One of the major objectives of resource planning is for a business to reach and maintain optimal operational velocity. At this point, the business has sufficient speed in delivering products or services to market, while simultaneously meeting all customer expectations in a timely manner, and obtaining a positive revenue stream from each activity. If addressed appropriately, maximization of operational velocity will drive the enterprise to achieve greater market share and revenue as operational efficiencies are instituted (Stephenson & Sage, 2007). Achieving optimal operations velocity requires that the appropriate resources be in the right place at the right time. This requires advanced planning for the procurement of production materials, production capacity including facilities and equipment, and the workforce necessary for production, operations, distribution and sales.

Birshan, Engel, and Sibony (2013) provide some novel strategies for effective resource planning, including creating a corporate-resources map, benchmarking "resource inertia," and reframing budget meetings as resource reallocation sessions, to name three.

Applications

Managing Capacity & Resources in a Changing World

In high-tech industries that are highly competitive, a company's ability to manage and adjust capacity as needed is critical for the long-term success of the company. Demand for products can change rapidly and there are many factors that can impact demand. Some companies and products have demand shifts based on seasons while others may be more tied to long-term economic conditions and still others may be influenced by short term economic shifts.

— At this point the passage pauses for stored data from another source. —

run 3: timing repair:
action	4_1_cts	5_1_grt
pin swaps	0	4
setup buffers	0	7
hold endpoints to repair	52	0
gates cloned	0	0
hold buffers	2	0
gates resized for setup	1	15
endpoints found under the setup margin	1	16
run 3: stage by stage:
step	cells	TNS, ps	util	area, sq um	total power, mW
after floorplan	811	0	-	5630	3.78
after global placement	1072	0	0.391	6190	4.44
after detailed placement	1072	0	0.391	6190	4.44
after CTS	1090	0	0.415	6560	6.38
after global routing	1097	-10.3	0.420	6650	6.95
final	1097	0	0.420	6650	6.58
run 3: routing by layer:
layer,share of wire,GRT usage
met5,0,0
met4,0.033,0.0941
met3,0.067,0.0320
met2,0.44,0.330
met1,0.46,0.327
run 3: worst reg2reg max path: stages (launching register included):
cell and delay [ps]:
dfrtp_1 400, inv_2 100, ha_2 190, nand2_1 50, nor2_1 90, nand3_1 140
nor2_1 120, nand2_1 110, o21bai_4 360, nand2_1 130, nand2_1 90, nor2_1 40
==> src/common/dodc_defines.svh <==
`ifndef DODC_DEFINES_SVH
`define DODC_DEFINES_SVH

// Prescaler select codes
`define DODC_PSC_POST_DIVIDER_BYPASS 2'h0
`define DODC_PSC_DIV2 2'h1
`define DODC_PSC_DIV4 2'h2
`define DODC_PSC_DIV8 2'h3
// Post-divider: divisor is field plus this offset
`define DODC_DIV_OFFSET 11'h002
`define DODC_DIV_W 10
// Factory defaults
`define DODC_DEF_ENMODE 1'b1
`define DODC_DEF_SEL 1'b1
`define DODC_DEF_REF_PIN_POWERDOWN_CFG 1'b0
`define DODC_DEF_MAIN_PIN_POWERDOWN_CFG 1'b0
`define DODC_DEF_BYPASS 1'b0
`define DODC_DEF_PSC 2'h0
`define DODC_DEF_DIV 10'h000
// Oscillator settle time in master clock cycles
`define DODC_SETTLE_CYCLES 14'h1f40
`define DODC_CNT_W 14

`endif

==> src/common/dodc_pkg.sv <==
`default_nettype none
package dodc_pkg;
	typedef struct packed {
		logic ref_enable_mode;
		logic ref_source_select;
		logic ref_pin_powerdown_cfg;
		logic main_pin_powerdown_cfg;
		logic post_divider_bypass;
		logic [1:0] ref_prescale_sel;
		logic [1:0] main_prescale_sel;
		logic [9:0] post_div;
	} dodc_cfg_t;

	typedef struct packed {
		logic ref_clk_out;
		logic ref_clk_oe;
		logic main_clk_out;
		logic main_clk_oe;
	} dodc_out_t;

	typedef enum logic [1:0] {
		DODC_ST_SETTLE,
		DODC_ST_RUN,
		DODC_ST_DOWN
	} dodc_state_t;
endpackage
`default_nettype wire

==> src/design/dodc_gate.sv <==
`include "dodc_defines.svh"
`default_nettype none
// Glitch-free output gate: turns on while the clock is low, floats only after the pin has shown low
module dodc_gate (
	input wire logic core_clk,
	input wire logic rst_n,
	// Clock and request
	input wire logic clk_in,
	input wire logic enable,
	// Gated pin
	output logic pin_out,
	output logic pin_oe
);
	logic oe_q;
	logic oe_pin_q;
	logic out_q;
	wire oe_d = clk_in ? oe_q : enable;
	// Pin enable lags a falling gate by one cycle, so the pin is driven low before it floats
	wire oe_pin_d = oe_d | oe_q;

	always_ff @(posedge core_clk) begin
		if (!rst_n) begin
			oe_q <= 1'b0;
			oe_pin_q <= 1'b0;
			out_q <= 1'b0;
		end else begin
			oe_q <= oe_d;
			oe_pin_q <= oe_pin_d;
			out_q <= clk_in & oe_d;
		end
	end

	assign pin_out = out_q;
	assign pin_oe = oe_pin_q;
endmodule
`default_nettype wire

==> src/design/dodc_top.sv <==
// Overview of operation
// - Reference prescaler divides master clock by 1, 2, 4 or 8.
// - Main prescaler divides by 1, 2, 4 or 8, feeding output or post-divider.
// - Post-divider divides main prescaler output by 2 through 1025.
// - Bypass bit routes main prescaler straight to main output.
// - Reference output mux picks master clock or reference prescaler.
// - Enable-mode 0, select 1: reference pin selects prescaled (high) or master.
// - Enable-mode 1: reference pin high floats reference output; select picks clock.
// - Reference power-down cfg: reference pin high powers down, floats both outputs.
// - All reference bits 0: reference output floats; pin high powers down.
// - Main power-down cfg 0: main pin is main output enable only.
// - Main power-down cfg 1: main pin high powers down whole device.
// - Stored settings load automatically at power-up.
// - External master programs settings over 2-wire bus; device accepts them except while powered down.
// - Prescaler codes 00,01,10,11 give divide 1,2,4,8; default 00.
// - Post-divider divisor equals ten-bit field plus two.
// - Output goes high-impedance only after its clock is low.
// - Outputs stay off about 8000 cycles after power-up or wake.
`include "dodc_defines.svh"
`default_nettype none
module dodc_top
	import dodc_pkg::*;
(
	// Master clock and reset
	input wire logic core_clk,
	input wire logic rst_n,
	// Configuration written by the serial slave
	input wire dodc_pkg::dodc_cfg_t cfg_wdata,
	input wire logic cfg_we,
	// Control pins
	input wire logic ref_control_pin,
	input wire logic main_control_pin,
	// Clock outputs with enables
	output var dodc_pkg::dodc_out_t clk_pins,
	// Status
	output logic powered_down,
	output var dodc_pkg::dodc_cfg_t cfg_rdata
);
	import dodc_pkg::*;

	// ==========================================
	// Configuration store
	localparam dodc_cfg_t CFG_DEFAULT = '{
		ref_enable_mode: `DODC_DEF_ENMODE,
		ref_source_select: `DODC_DEF_SEL,
		ref_pin_powerdown_cfg: `DODC_DEF_REF_PIN_POWERDOWN_CFG,
		main_pin_powerdown_cfg: `DODC_DEF_MAIN_PIN_POWERDOWN_CFG,
		post_divider_bypass: `DODC_DEF_BYPASS,
		ref_prescale_sel: `DODC_DEF_PSC,
		main_prescale_sel: `DODC_DEF_PSC,
		post_div: `DODC_DEF_DIV
	};
	dodc_cfg_t cfg_q;
	dodc_state_t state_q;
	dodc_state_t state_d;
	// Programming is refused while powered down
	wire cfg_load = cfg_we && (state_q != DODC_ST_DOWN);

	always_ff @(posedge core_clk) begin
		if (!rst_n) begin
			cfg_q <= CFG_DEFAULT;
		end else if (cfg_load) begin
			cfg_q <= cfg_wdata;
		end
	end

	// ==========================================
	// Control pin synchronisers
	logic [1:0] ref_pin_q;
	logic [1:0] main_pin_q;
	always_ff @(posedge core_clk) begin
		if (!rst_n) begin
			ref_pin_q <= 2'h0;
			main_pin_q <= 2'h0;
		end else begin
			ref_pin_q <= {ref_pin_q[0], ref_control_pin};
			main_pin_q <= {main_pin_q[0], main_control_pin};
		end
	end
	wire ref_pin = ref_pin_q[1];
	wire main_pin = main_pin_q[1];

	// ==========================================
	// Prescalers: free-running counter, tap per code
	logic [2:0] psc_cnt_q;
	always_ff @(posedge core_clk) begin
		if (!rst_n) begin
			psc_cnt_q <= 3'h0;
		end else begin
			psc_cnt_q <= psc_cnt_q + 3'h1;
		end
	end
	// Divide-by-1 is represented as an every-cycle tick; others by counter taps
	function automatic logic psc_tick(input logic [1:0] sel, input logic [2:0] cnt);
		logic t;
		t = 1'b0;
		case (sel)
			`DODC_PSC_POST_DIVIDER_BYPASS: t = 1'b1;
			`DODC_PSC_DIV2: t = (cnt[0] == 1'b1);
			`DODC_PSC_DIV4: t = (cnt[1:0] == 2'h3);
			default: t = (cnt == 3'h7);
		endcase
		return t;
	endfunction
	wire ref_tick = psc_tick(cfg_q.ref_prescale_sel, psc_cnt_q);
	wire main_tick = psc_tick(cfg_q.main_prescale_sel, psc_cnt_q);

	// Prescaled clock levels (toggle halves the tick rate; prescale code 0 passes master)
	logic ref_tgl_q;
	logic main_tgl_q;
	logic master_q;
	always_ff @(posedge core_clk) begin
		if (!rst_n) begin
			ref_tgl_q <= 1'b0;
			main_tgl_q <= 1'b0;
			master_q <= 1'b0;
		end else begin
			master_q <= ~master_q;
			if (ref_tick) begin
				ref_tgl_q <= ~ref_tgl_q;
			end
			if (main_tick) begin
				main_tgl_q <= ~main_tgl_q;
			end
		end
	end
	wire ref_psc_clk = ref_tgl_q;
	wire main_psc_clk = main_tgl_q;

	// ==========================================
	// Post-divider: counts main prescaler rising edges
	logic main_psc_d1_q;
	logic [10:0] post_cnt_q;
	logic post_clk_q;
	wire main_rise = main_psc_clk & ~main_psc_d1_q;
	wire [10:0] divisor = {1'b0, cfg_q.post_div} + `DODC_DIV_OFFSET;
	wire [10:0] half_lo = {1'b0, divisor[10:1]};
	wire post_wrap = (post_cnt_q >= divisor - 11'h001);
	always_ff @(posedge core_clk) begin
		if (!rst_n) begin
			main_psc_d1_q <= 1'b0;
			post_cnt_q <= 11'h000;
			post_clk_q <= 1'b0;
		end else begin
			main_psc_d1_q <= main_psc_clk;
			if (main_rise) begin
				post_cnt_q <= post_wrap ? 11'h000 : post_cnt_q + 11'h001;
				post_clk_q <= post_wrap | (post_cnt_q + 11'h001 < half_lo);
			end
		end
	end
	wire main_clk = cfg_q.post_divider_bypass ? main_psc_clk : post_clk_q;

	// ==========================================
	// Reference mux and control pin decoding
	wire ref_pd_mode = cfg_q.ref_pin_powerdown_cfg;
	wire ref_off_mode = !cfg_q.ref_enable_mode && !cfg_q.ref_source_select && !ref_pd_mode;
	wire ref_mux_mode = !cfg_q.ref_enable_mode && cfg_q.ref_source_select && !ref_pd_mode;
	wire ref_sel = ref_mux_mode ? ref_pin : cfg_q.ref_source_select;
	wire ref_clk = ref_sel ? ref_psc_clk : master_q;
	wire pd_req = (ref_pin && (ref_pd_mode || ref_off_mode)) || (main_pin && cfg_q.main_pin_powerdown_cfg);
	wire ref_en_pin = !(cfg_q.ref_enable_mode && !ref_pd_mode && ref_pin);
	wire main_en_pin = !(!cfg_q.main_pin_powerdown_cfg && main_pin);

	// ==========================================
	// Power state and settle counter
	logic [`DODC_CNT_W-1:0] settle_q;
	wire settled = (settle_q == `DODC_SETTLE_CYCLES);
	always_comb begin
		state_d = state_q;
		case (state_q)
			DODC_ST_SETTLE: begin
				if (pd_req) begin
					state_d = DODC_ST_DOWN;
				end else if (settled) begin
					state_d = DODC_ST_RUN;
				end
			end
			DODC_ST_RUN: begin
				if (pd_req) begin
					state_d = DODC_ST_DOWN;
				end
			end
			default: begin
				if (!pd_req) begin
					state_d = DODC_ST_SETTLE;
				end
			end
		endcase
	end
	always_ff @(posedge core_clk) begin
		if (!rst_n) begin
			state_q <= DODC_ST_SETTLE;
			settle_q <= '0;
		end else begin
			state_q <= state_d;
			if (state_q != DODC_ST_SETTLE) begin
				settle_q <= '0;
			end else if (!settled) begin
				settle_q <= settle_q + `DODC_CNT_W'(1);
			end
		end
	end
	wire run = (state_q == DODC_ST_RUN);
	wire ref_en = run && ref_en_pin && !ref_off_mode;
	wire main_en = run && main_en_pin;

	// ==========================================
	// Output gates and status
	logic ref_out;
	logic ref_oe;
	logic main_out;
	logic main_oe;
	dodc_gate u_ref_gate (
		.core_clk(core_clk),
		.rst_n(rst_n),
		.clk_in(ref_clk),
		.enable(ref_en),
		.pin_out(ref_out),
		.pin_oe(ref_oe)
	);
	dodc_gate u_main_gate (
		.core_clk(core_clk),
		.rst_n(rst_n),
		.clk_in(main_clk),
		.enable(main_en),
		.pin_out(main_out),
		.pin_oe(main_oe)
	);
	assign clk_pins = '{ref_clk_out: ref_out, ref_clk_oe: ref_oe, main_clk_out: main_out, main_clk_oe: main_oe};

	always_ff @(posedge core_clk) begin
		if (!rst_n) begin
			powered_down <= 1'b0;
		end else begin
			powered_down <= (state_d == DODC_ST_DOWN);
		end
	end
	assign cfg_rdata = cfg_q;
endmodule
`default_nettype wire
File: src/hdl/tacs_map.vh
// Overview of operation
// - Status bits 11:8 show write location
// - Status bits 7:4 show read location
// - Status bit 3 high when FIFO full
// - Status bit 2 high when FIFO empty
// - Result into full FIFO sets overrun, dropped
// - Overrun flag raises overrun interrupt request
// - Status bit 0 high when count reaches watermark
// - Bank of 32 sixteen-bit step words
// - Low-word bits 15:14 read zero
// - High word: settle, in+, in-, ref+ fields
// - Low word: bias switches and ref- fields
// - Each bank entry written individually from bus
// - Idle waits settle cycles before pen interrupt
// - Idle routes positive input and negative input
// - Idle positive reference from bits 1:0
// - Idle negative reference from bits 1:0
// - Masked view shows five interrupts, bits 4:0
// - Clear write ones clear latched interrupts
// - Clear pulse lasts exactly one clock
// - Bit 2 clears brown-out, bit 1 pen
// - Bit 0 clears end-of-sequence interrupt
// - FIFO holds 16; overrun clears on read
// - Watermark clears once read below level
`ifndef TACS_MAP_VH
`define TACS_MAP_VH
// ==================================================
// Register offsets
`define TACS_FILL_VIEW_ADDR 8'h20
`define TACS_BANK_BASE_ADDR 8'h24
`define TACS_IDLE_HIGH_ADDR 8'hA4
`define TACS_IDLE_LOW_ADDR 8'hA8
`define TACS_MASKED_ADDR 8'hAC
`define TACS_CLEAR_ADDR 8'hB0
// ==================================================
// Fields
`define TACS_FS_WR_HI 11
`define TACS_FS_WR_LO 8
`define TACS_FS_RD_HI 7
`define TACS_FS_RD_LO 4
`define TACS_FS_FULL 3
`define TACS_FS_EMPTY 2
`define TACS_FS_OVR 1
`define TACS_FS_WMK 0
`define TACS_SETTLE_HI 15
`define TACS_SETTLE_LO 7
`define TACS_INP_HI 6
`define TACS_INP_LO 3
`define TACS_INM 2
`define TACS_REF_HI 1
`define TACS_REF_LO 0
`define TACS_BIAS_HI 13
`define TACS_BIAS_LO 2
`define TACS_LOW_MASK 16'h3FFF
`define TACS_IRQ_BO 2
`define TACS_IRQ_PEN 1
`define TACS_IRQ_EOS 0
`define TACS_RESET_WORD 32'h0000_0000
`endif

File: src/hdl/tacs_fifo.v
`timescale 1ns/1ps
`default_nettype none
// ==================================================
// Result FIFO
module tacs_fifo #(
    parameter WIDTH = 16,
    parameter DEPTH = 16,
    parameter AW = 4
) (
    input wire ref_clk_in,
    input wire rst_n_in,
    input wire in_valid_in,
    output wire in_ready_out,
    input wire [WIDTH-1:0] in_data_in,
    output wire out_valid_out,
    input wire out_ready_in,
    output wire [WIDTH-1:0] out_data_out,
    output reg [AW-1:0] wr_ptr_out,
    output reg [AW-1:0] rd_ptr_out,
    output reg [AW:0] count_out
);
    reg [WIDTH-1:0] mem [0:DEPTH-1];
    wire push;
    wire pop;
    assign in_ready_out = (count_out != DEPTH[AW:0]);
    assign out_valid_out = (count_out != {(AW+1){1'b0}});
    assign push = in_valid_in && in_ready_out;
    assign pop = out_valid_out && out_ready_in;
    assign out_data_out = mem[rd_ptr_out];
    // Storage written only on accepted push
    always @(posedge ref_clk_in) begin
        if (push) begin
            mem[wr_ptr_out] <= in_data_in;
        end
    end
    always @(posedge ref_clk_in) begin
        if (!rst_n_in) begin
            wr_ptr_out <= {AW{1'b0}};
            rd_ptr_out <= {AW{1'b0}};
            count_out <= {(AW+1){1'b0}};
        end else begin
            if (push) begin
                wr_ptr_out <= (wr_ptr_out == DEPTH[AW-1:0] - 1'b1) ? {AW{1'b0}}
                    : wr_ptr_out + 1'b1;
            end
            if (pop) begin
                rd_ptr_out <= (rd_ptr_out == DEPTH[AW-1:0] - 1'b1) ? {AW{1'b0}}
                    : rd_ptr_out + 1'b1;
            end
            if (push && !pop) begin
                count_out <= count_out + 1'b1;
            end else if (pop && !push) begin
                count_out <= count_out - 1'b1;
            end
        end
    end
endmodule
`default_nettype wire

File: src/hdl/tacs_top.v
`timescale 1ns/1ps
`default_nettype none
`include "tacs_map.vh"
// ==================================================
// Touch ADC control and status registers
module tacs_top #(
    parameter WIDTH = 16,
    parameter DEPTH = 16,
    parameter AW = 4,
    parameter SETW = 9
) (
    input wire ref_clk_in,
    input wire rst_n_in,
    input wire psel_in,
    input wire penable_in,
    input wire pwrite_in,
    input wire [7:0] paddr_in,
    input wire [31:0] pwdata_in,
    output reg [31:0] prdata_out,
    output wire pready_out,
    output wire pslverr_out,
    input wire result_valid_in,
    input wire [WIDTH-1:0] result_data_in,
    output wire result_ready_out,
    output wire rd_valid_out,
    output wire [WIDTH-1:0] rd_data_out,
    input wire rd_ready_in,
    input wire [AW-1:0] watermark_level_in,
    input wire [4:0] irq_mask_in,
    input wire supply_drop_in,
    input wire pen_down_in,
    input wire sequence_end_in,
    input wire idle_enter_in,
    input wire conv_clk_tick_in,
    output reg pen_irq_enable_out,
    output reg [3:0] idle_positive_input_select_out,
    output reg idle_negative_input_select_out,
    output reg [1:0] idle_positive_reference_select_out,
    output reg [11:0] idle_bias_switches_out,
    output reg [1:0] idle_negative_reference_select_out,
    output wire overrun_irq_out,
    output reg [2:0] clear_pulse_out
);
    reg [15:0] bank [0:31];
    reg [15:0] idle_high_word;
    reg [13:0] idle_low_word;
    reg fifo_overrun_flag;
    reg supply_drop_irq;
    reg pen_down_irq;
    reg sequence_end_irq;
    reg [SETW-1:0] settle_cnt;
    reg settling;
    wire [AW-1:0] fifo_write_location;
    wire [AW-1:0] fifo_read_location;
    wire [AW:0] count;
    wire fifo_full_flag;
    wire fifo_empty_flag;
    wire fifo_at_watermark_flag;
    wire wr_en;
    wire rd_en;
    wire fifo_ready;
    wire [4:0] masked_irq_view;
    wire [31:0] fifo_fill_view;
    wire [2:0] clr;
    assign pready_out = 1'b1;
    assign pslverr_out = 1'b0;
    assign wr_en = psel_in && penable_in && pwrite_in;
    assign rd_en = psel_in && penable_in && !pwrite_in;
    // ==================================================
    // Result FIFO instance
    tacs_fifo #(.WIDTH(WIDTH), .DEPTH(DEPTH), .AW(AW)) u_fifo (
        .ref_clk_in(ref_clk_in),
        .rst_n_in(rst_n_in),
        .in_valid_in(result_valid_in),
        .in_ready_out(fifo_ready),
        .in_data_in(result_data_in),
        .out_valid_out(rd_valid_out),
        .out_ready_in(rd_ready_in),
        .out_data_out(rd_data_out),
        .wr_ptr_out(fifo_write_location),
        .rd_ptr_out(fifo_read_location),
        .count_out(count)
    );
    assign result_ready_out = fifo_ready;
    assign fifo_full_flag = (count == DEPTH[AW:0]);
    assign fifo_empty_flag = (count == {(AW+1){1'b0}});
    // watermark; level 0..15 means 1..16 entries, clears below
    assign fifo_at_watermark_flag = (count >= ({1'b0, watermark_level_in} + 1'b1));
    assign fifo_fill_view = {20'h0_0000, fifo_write_location, fifo_read_location,
        fifo_full_flag, fifo_empty_flag, fifo_overrun_flag, fifo_at_watermark_flag};
    assign overrun_irq_out = fifo_overrun_flag;
    assign masked_irq_view = {supply_drop_irq, pen_down_irq, sequence_end_irq,
        fifo_at_watermark_flag, fifo_overrun_flag} & irq_mask_in;
    assign clr = (wr_en && paddr_in == `TACS_CLEAR_ADDR) ? pwdata_in[2:0] : 3'h0;
    // ==================================================
    // Overrun flag; set wins over read clear
    always @(posedge ref_clk_in) begin
        if (!rst_n_in) begin
            fifo_overrun_flag <= 1'b0;
        end else if (result_valid_in && fifo_full_flag) begin
            // every dropped arrival flags, even beside a read
            fifo_overrun_flag <= 1'b1;
        end else if (rd_valid_out && rd_ready_in) begin
            fifo_overrun_flag <= 1'b0;
        end
    end
    // ==================================================
    // Latched interrupts; a new event beats its clear
    always @(posedge ref_clk_in) begin
        if (!rst_n_in) begin
            supply_drop_irq <= 1'b0;
            pen_down_irq <= 1'b0;
            sequence_end_irq <= 1'b0;
            clear_pulse_out <= 3'h0;
        end else begin
            clear_pulse_out <= clr;
            supply_drop_irq <= supply_drop_in | (supply_drop_irq & ~clr[`TACS_IRQ_BO]);
            pen_down_irq <= (pen_down_in & pen_irq_enable_out)
                | (pen_down_irq & ~clr[`TACS_IRQ_PEN]);
            sequence_end_irq <= sequence_end_in | (sequence_end_irq & ~clr[`TACS_IRQ_EOS]);
        end
    end
    // ==================================================
    // Register writes
    always @(posedge ref_clk_in) begin
        if (!rst_n_in) begin
            idle_high_word <= 16'h0000;
            idle_low_word <= 14'h0000;
        end else if (wr_en) begin
            if (paddr_in == `TACS_IDLE_HIGH_ADDR) begin
                idle_high_word <= pwdata_in[15:0];
            end else if (paddr_in == `TACS_IDLE_LOW_ADDR) begin
                idle_low_word <= pwdata_in[13:0];
            end
        end
    end
    // bank of 32 words, even index high word, odd low word
    always @(posedge ref_clk_in) begin
        if (wr_en && paddr_in >= `TACS_BANK_BASE_ADDR && paddr_in < `TACS_IDLE_HIGH_ADDR
            && paddr_in[1:0] == 2'b00) begin
            bank[paddr_in[6:2] - 5'h09] <= pwdata_in[15:0];
        end
    end
    // ==================================================
    // Idle routing outputs
    always @(posedge ref_clk_in) begin
        if (!rst_n_in) begin
            idle_positive_input_select_out <= 4'h0;
            idle_negative_input_select_out <= 1'b0;
            idle_positive_reference_select_out <= 2'h0;
            idle_bias_switches_out <= 12'h000;
            idle_negative_reference_select_out <= 2'h0;
        end else begin
            idle_positive_input_select_out <= idle_high_word[`TACS_INP_HI:`TACS_INP_LO];
            idle_negative_input_select_out <= idle_high_word[`TACS_INM];
            idle_positive_reference_select_out <= idle_high_word[`TACS_REF_HI:`TACS_REF_LO];
            // bias switches, all twelve bits from low word 13:2
            idle_bias_switches_out <= idle_low_word[`TACS_BIAS_HI:`TACS_BIAS_LO];
            idle_negative_reference_select_out <= idle_low_word[`TACS_REF_HI:`TACS_REF_LO];
        end
    end
    // ==================================================
    // Idle settle counter in converter clock ticks
    always @(posedge ref_clk_in) begin
        if (!rst_n_in) begin
            settle_cnt <= {SETW{1'b0}};
            settling <= 1'b0;
            pen_irq_enable_out <= 1'b0;
        end else if (idle_enter_in) begin
            settle_cnt <= idle_high_word[`TACS_SETTLE_HI:`TACS_SETTLE_LO];
            settling <= 1'b1;
            pen_irq_enable_out <= 1'b0;
        end else if (settling) begin
            if (settle_cnt == {SETW{1'b0}}) begin
                settling <= 1'b0;
                pen_irq_enable_out <= 1'b1;
            end else if (conv_clk_tick_in) begin
                settle_cnt <= settle_cnt - 1'b1;
            end
        end
    end
    // ==================================================
    // Read mux; unmapped reads zero
    always @(posedge ref_clk_in) begin
        if (!rst_n_in) begin
            prdata_out <= `TACS_RESET_WORD;
        end else if (psel_in && !penable_in && !pwrite_in) begin
            if (paddr_in == `TACS_FILL_VIEW_ADDR) begin
                prdata_out <= fifo_fill_view;
            end else if (paddr_in == `TACS_IDLE_HIGH_ADDR) begin
                prdata_out <= {16'h0000, idle_high_word};
            end else if (paddr_in == `TACS_IDLE_LOW_ADDR) begin
                prdata_out <= {18'h0_0000, idle_low_word};
            end else if (paddr_in == `TACS_MASKED_ADDR) begin
                prdata_out <= {27'h000_0000, masked_irq_view};
            end else if (paddr_in >= `TACS_BANK_BASE_ADDR && paddr_in < `TACS_IDLE_HIGH_ADDR
                && paddr_in[1:0] == 2'b00) begin
                prdata_out <= {16'h0000, bank[paddr_in[6:2] - 5'h09]
                    & (paddr_in[2] ? 16'hFFFF : `TACS_LOW_MASK)};
            end else begin
                prdata_out <= `TACS_RESET_WORD;
            end
        end
    end
endmodule
`default_nettype wire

In addition, product life cycles can be very short for some products which means that companies that produce these products are planning for resources at least one if not several models ahead in the future. In such cases where life cycles are short it is critical that a manufacturer not hold excessive inventory of parts or supplies that may not be usable in the next iteration of the product. On the other hand, if parts or supplies can be used in several iterations in the future, it may be prudent to buy parts when demand for them is low and prices are not rapidly rising.

It is also important to carefully plan the introduction of product innovations. If a company introduces an innovation too soon then they may find that customers are not ready for the innovation, which could impact sales. However, if an innovation is introduced too late and the product line lags behind competitors in functionality, then market share could be lost and sales decline.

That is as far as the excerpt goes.